The aim of Study I was to test the practicability of the designed experiment and to investigate the comparability of pro- and antisaccades elicited by visual and acoustic stimuli in a control group. Based on primary interest in the behavioural performance an eye tracker system was used. Because of the transformation from craniotopic into retinocentric coordinates it was assumed to extend prior results of slower acoustically compared to visually triggered prosaccades (Goldring, et al., 1996; Zambarbieri, et al., 1982; Zambarbieri, et al., 1981) to antisaccades and to children. Additionally, eccentricity effects were investigated during antisaccades and in children in order to compare the results to the described effects in prosaccades (SRTs decreasing of acoustically triggered saccades and SRTs increasing of visually triggered saccades with larger

stimulus eccentricities; Frens & Van Opstal, 1995; Yao & Peck, 1997; Zambarbieri, 2002;

Zambarbieri, et al., 1995). Finally, the gap effect regarding SRTs, which appears less pronounced for acoustically than for visually elicited prosaccades (Fendrich, et al., 1991;

Shafiq, et al., 1998; Taylor, et al., 1999; Zambarbieri, 2002), was investigated also for the first time in acoustically triggered antisaccades.
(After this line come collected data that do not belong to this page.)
**src/hw/rtl/vfc_pkg.sv**
```systemverilog
// vfc_pkg: shared types, constants, face tables and the microcode ROM
// of the voxel face cull mesher. No dependencies.
package vfc_pkg;

  localparam int CFG_IDX_W = 2;
  localparam int CFG_DATA_W = 6;

  localparam logic [CFG_IDX_W-1:0] CFG_SIZE_X = 2'd0;
  localparam logic [CFG_IDX_W-1:0] CFG_SIZE_Y = 2'd1;
  localparam logic [CFG_IDX_W-1:0] CFG_SIZE_Z = 2'd2;

  localparam logic [5:0] SIZE_RESET = 6'd32;

  localparam int PC_W = 4;
  localparam logic [PC_W-1:0] STEP_CLEAR     = 4'd0;
  localparam logic [PC_W-1:0] STEP_IDLE      = 4'd1;
  localparam logic [PC_W-1:0] STEP_RD_CTR    = 4'd2;
  localparam logic [PC_W-1:0] STEP_WRITE     = 4'd3;
  localparam logic [PC_W-1:0] STEP_CTR_CHK   = 4'd4;
  localparam logic [PC_W-1:0] STEP_NB_LOOP   = 4'd5;
  localparam logic [PC_W-1:0] STEP_EMIT_INIT = 4'd6;
  localparam logic [PC_W-1:0] STEP_EMIT      = 4'd7;
  localparam logic [PC_W-1:0] STEP_DONE      = 4'd8;

  localparam logic [2:0] FACE_LAST = 3'd5;
  localparam logic [2:0] FACE_NONE = 3'd6;
  localparam logic [2:0] VERT_LAST = 3'd5;

  typedef enum logic [3:0] {
    OP_NOP,
    OP_CLEAR,
    OP_IDLE,
    OP_RD_CTR,
    OP_WRITE,
    OP_CTR_CHK,
    OP_NB_LOOP,
    OP_EMIT_INIT,
    OP_EMIT
  } op_e;

  typedef enum logic [2:0] {
    CND_ALWAYS,
    CND_CLR_BUSY,
    CND_NO_START,
    CND_MODE_RD,
    CND_CTR_OFF,
    CND_NB_MORE,
    CND_NONE_OPEN,
    CND_EMIT_MORE
  } cond_e;

  typedef struct packed {
    op_e             op;
    cond_e           cond;
    logic [PC_W-1:0] target;
  } ctrl_t;

  typedef struct packed {
    logic clr_last;
    logic mode_rd;
    logic nb_open;
    logic nb_more;
    logic none_open;
    logic emit_more;
  } stat_t;

  typedef struct packed {
    logic signed [6:0] dx;
    logic signed [6:0] dy;
    logic signed [6:0] dz;
  } dir_t;

  function automatic ctrl_t ucode(input logic [PC_W-1:0] pc);
    ctrl_t w;
    case (pc)
      STEP_CLEAR:     w = '{OP_CLEAR,     CND_CLR_BUSY,  STEP_CLEAR};
      STEP_IDLE:      w = '{OP_IDLE,      CND_NO_START,  STEP_IDLE};
      STEP_RD_CTR:    w = '{OP_RD_CTR,    CND_MODE_RD,   STEP_CTR_CHK};
      STEP_WRITE:     w = '{OP_WRITE,     CND_ALWAYS,    STEP_IDLE};
      STEP_CTR_CHK:   w = '{OP_CTR_CHK,   CND_CTR_OFF,   STEP_IDLE};
      STEP_NB_LOOP:   w = '{OP_NB_LOOP,   CND_NB_MORE,   STEP_NB_LOOP};
      STEP_EMIT_INIT: w = '{OP_EMIT_INIT, CND_NONE_OPEN, STEP_IDLE};
      STEP_EMIT:      w = '{OP_EMIT,      CND_EMIT_MORE, STEP_EMIT};
      STEP_DONE:      w = '{OP_NOP,       CND_ALWAYS,    STEP_IDLE};
      default:        w = '{OP_NOP,       CND_ALWAYS,    STEP_IDLE};
    endcase
    return w;
  endfunction

  function automatic dir_t face_dir(input logic [2:0] f);
    dir_t d;
    d = '{7'sd0, 7'sd0, 7'sd0};
    case (f)
      3'd0:    d.dy = 7'sd1;
      3'd1:    d.dy = -7'sd1;
      3'd2:    d.dx = 7'sd1;
      3'd3:    d.dx = -7'sd1;
      3'd4:    d.dz = 7'sd1;
      3'd5:    d.dz = -7'sd1;
      default: d = '{7'sd0, 7'sd0, 7'sd0};
    endcase
    return d;
  endfunction

  // corner mask: bit0 +x, bit1 +y, bit2 +z
  function automatic logic [2:0] corner_of(input logic [2:0] f, input logic [2:0] k);
    logic [17:0] row;
    case (f)
      3'd0:    row = {3'd3, 3'd7, 3'd2, 3'd7, 3'd6, 3'd2};
      3'd1:    row = {3'd5, 3'd1, 3'd0, 3'd4, 3'd5, 3'd0};
      3'd2:    row = {3'd5, 3'd7, 3'd1, 3'd7, 3'd3, 3'd1};
      3'd3:    row = {3'd6, 3'd4, 3'd0, 3'd2, 3'd6, 3'd0};
      3'd4:    row = {3'd7, 3'd5, 3'd4, 3'd6, 3'd7, 3'd4};
      3'd5:    row = {3'd1, 3'd3, 3'd0, 3'd3, 3'd2, 3'd0};
      default: row = '0;
    endcase
    case (k)
      3'd0:    return row[2:0];
      3'd1:    return row[5:3];
      3'd2:    return row[8:6];
      3'd3:    return row[11:9];
      3'd4:    return row[14:12];
      3'd5:    return row[17:15];
      default: return 3'd0;
    endcase
  endfunction

  function automatic logic [4:0] light_of(input logic [2:0] f);
    case (f)
      3'd0:    return 5'd20;
      3'd1:    return 5'd15;
      3'd2:    return 5'd19;
      3'd3:    return 5'd17;
      3'd4:    return 5'd18;
      3'd5:    return 5'd16;
      default: return 5'd0;
    endcase
  endfunction

endpackage

```
**src/hw/rtl/vfc_useq.sv**
```systemverilog
// vfc_useq: step counter, microcode fetch and jump condition select.
// Depends on vfc_pkg.
module vfc_useq import vfc_pkg::*; (
  input  logic  clk_i,
  input  logic  rst_ni,
  input  logic  start_i,
  input  stat_t stat_i,
  output op_e   op_o,
  output logic  busy_o
);

  logic [PC_W-1:0] pc_q, pc_d;
  ctrl_t           word;
  logic            take;

  assign word = ucode(pc_q);

  always_comb begin
    case (word.cond)
      CND_ALWAYS:    take = 1'b1;
      CND_CLR_BUSY:  take = !stat_i.clr_last;
      CND_NO_START:  take = !start_i;
      CND_MODE_RD:   take = stat_i.mode_rd;
      CND_CTR_OFF:   take = stat_i.nb_open;
      CND_NB_MORE:   take = stat_i.nb_more;
      CND_NONE_OPEN: take = stat_i.none_open;
      CND_EMIT_MORE: take = stat_i.emit_more;
      default:       take = 1'b1;
    endcase
    pc_d = take ? word.target : pc_q + 4'd1;
  end

  always_ff @(posedge clk_i or negedge rst_ni) begin
    if (!rst_ni) begin
      pc_q <= STEP_CLEAR;
    end else begin
      pc_q <= pc_d;
    end
  end

  assign op_o   = word.op;
  assign busy_o = (pc_q != STEP_IDLE);

endmodule

```
**config.mk**
```make
export PLATFORM = sky130hd
export DESIGN_NAME = vfc_useq
export DESIGN_NICKNAME = d
export VERILOG_FILES = /design/src/hw/rtl/vfc_pkg.sv /design/src/hw/rtl/vfc_useq.sv
export SDC_FILE = /design/constraint.sdc
export NUM_CORES = 1
export LEC_CHECK = 0
export BUFFER_PORTS_ARGS = -buffer_cell sky130_fd_sc_hd__buf_2
export CORE_AREA = 2 2 39 41
export CTS_CLUSTER_DIAMETER = 40
export DETAILED_ROUTE_END_ITERATION = 6
export DIE_AREA = 0 0 41 43
export PLACE_DENSITY = 0.59
export RECOVER_POWER = 50
export SLEW_MARGIN = 20
export SYNTH_ARGS = -nofsm -noshare
export SYNTH_HDL_FRONTEND = slang
export SYNTH_SLANG_ARGS = --single-unit
export TNS_END_PERCENT = 50
```
**constraint.sdc**
```tcl
create_clock -name clk_i -period 2.37 [get_ports clk_i]
set_clock_uncertainty 0.05 [all_clocks]
set_input_delay 0.237 -clock clk_i [delete_from_list [all_inputs] [get_ports clk_i]]
set_output_delay 0.237 -clock clk_i [all_outputs]
set_load 0.1 [all_outputs]
```
==> results.ini <==
[final_layout]
top_register = pc_q
largest_reg_flops = 4
reg.largest.list = pc_q: 4 flops
antenna_cells = 0
drive_gt1_share_pct = 36.8
syn2layout_area_growth_pct = 26.3
nets = 73

[synthesis]
synthDistinctLibCells = 19
syn_area_per_cell_um2 = 9.61
syn_inst = 41
synth-compound-area-share_pct = 14.0
post_synth_fa_ha_maj_area_fraction_pct = 15.9
synth-seq-area-share_pct = 25.4
synth-xor-area-share_pct = 2.22
synth_fp_nets = 55
synth_top_family_by_area = simple AND/OR/NAND/NOR gates
synth.area.mux_share_pct = 15.9
yosysWarnings = 0
synth-simple-area-share_pct = 18.7
syn_area_um2 = 394
ys_seq_elements = 4

[worst_setup_path]
reg2reg_depth = 5
path_class = reg2out
ff2ff_setup_slack_ns = 0.39
crit_path_end_kind = primary output
worstPathRequired_ns = 2.08
path_buf_inv = 2
cp_common_cell = ha_1
cp.arrival_ns = 1.74
crit_slowest_cell = buf_2
start_kind = flip-flop
cp_max_fo = 10
critPathTopFamily = buffers and inverters
cpPeakStageDelay_ns = 0.46
cp_cell_sequence = buf_4 -> ha_1 -> ha_1 -> nor2b_1 -> buf_2
cp.depth = 5

[global_route]
grt.met3_usage_pct = 1.57
gr-max-usage-layer = met2
groute.usage.overall_pct = 10.3
grt_remaining_overflow = 0
grt_pass1_wl_um = 1140
grt_pass1_vias = 283
use_met2_pct = 15.0
antenna_found_initial = 0
grt_max_degree = 11
use_met1_pct = 11.7

[die]
start_util_pct = 28.5
placementRows = 14
core_area_um2 = 1380
die_x_um = 41
die_h_um = 43
die-area_um2 = 1760
ios = 14

[timing]
fmax_ghz = 0.494
relSlewSlack_pct = 64.3
hold_viol_final = 0
rsz0062_at_grt = false
worstMarginPinSlew_ns = 0.537
setup_viol = 0
hold_ws_ns = 0.305
finalCritPeriodShare_pct = 85.3
maxSlewViolCount = 0
finalCriticalPeriod_ns = 2.02

[cts]
cts_tree = done
post_cts_buffers = 0
clock_sink_count = 4
clockBufferDepth = 2
htree_levels = 1
clkSlewWorstSetupHoldPaths_ns = 0.04
cts_buffers = 3
clock_latency_ns = 0.24
clockRootBuffer = clkbuf_4

[routing]
wl_per_cell_um = 10.1
drtAntennaViolNets = 0
vias_per_cell = 4.44
remaining_drc_errors = 0
routed_wirelength_um = 735
first_pass_iters = 1
drtIter0Drc = 0
vias = 324

[status]
outcome = complete, no violations

[run]
drv_cap = 0

[placed_design]
io_buffers = 13
hpwl_um = 606
finalWeightedCongestion = 0.727

[min_path]
hold_class = in2async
Constructively based on the results on Study I the same experiment was carried out with children with and without ADHD. One constriction of behavioural tests is that the measurement of the performance is the end product of information processing. EEG permits the measurement of brain activity – induced by task stimuli – before the performance takes place, e.g. an answer will be observable. Therefore, Study II measured along with the behavioural performance the brain activity. Functional brain imaging studies have shown that a distributed fronto-parietal network is more active when subjects perform antisaccades compared with prosaccades (McDowell, et al., 2008). The DLPFC activity seems to provide an inhibitory signal that precedes a correct antisaccade performance (Clementz, McDowell, & Stewart, 2001; Fitzgerald, et al., 2008;

McDowell, et al., 2005). Additionally, the ACC is relevant for the visual antisaccade performance (Brown, Goltz, Vilis, Ford, & Everling, 2006; Ford, et al., 2005; Gaymard, Ploner, et al., 1998; Polli, et al., 2005). Given that children with ADHD showed structural and functional changes in a fronto-subcortical network (Bush, Valera, & Seidman, 2005;

Dickstein, et al., 2006; Seidman, et al., 2005) it was anticipated that children with ADHD will generate more errors and altered brain activities in the antisaccade task compared to control subjects.

Finally, children have difficulties to generate a prosaccade with a preceding antisaccade (Hanisch, et al., 2006) or more generally, they have difficulties when mixed-saccade tasks were applied (O'Driscoll, et al., 2005). In adults a context effect was also detected on the behavioural (Barton, Greenzang, Hefter, Edelman, & Manoach, 2006;

Barton, Raoof, Jameel, & Manoach, 2006; Ethridge, Brahmbhatt, Gao, McDowell, &

Clementz, 2009) as well as on cortical level (Dyckman, et al., 2007). Blocked conditions are easier and do not add a third step to the inhibition of prepotent response and the execution of the appropriate eye movement: interpretation of the cue (Irving, Tajik-Parvinchi, Lillakas, Gonzalez, & Steinbach, 2009). In order to simplify the experiment for Study III a block design of the experiment was developed. It was assumed that through this design it will be possible to differentiate children with and without ADHD on the behavioural as well as on cortical level and, in doing so, to gain a differentiated view on damages of children with ADHD in the different modalities.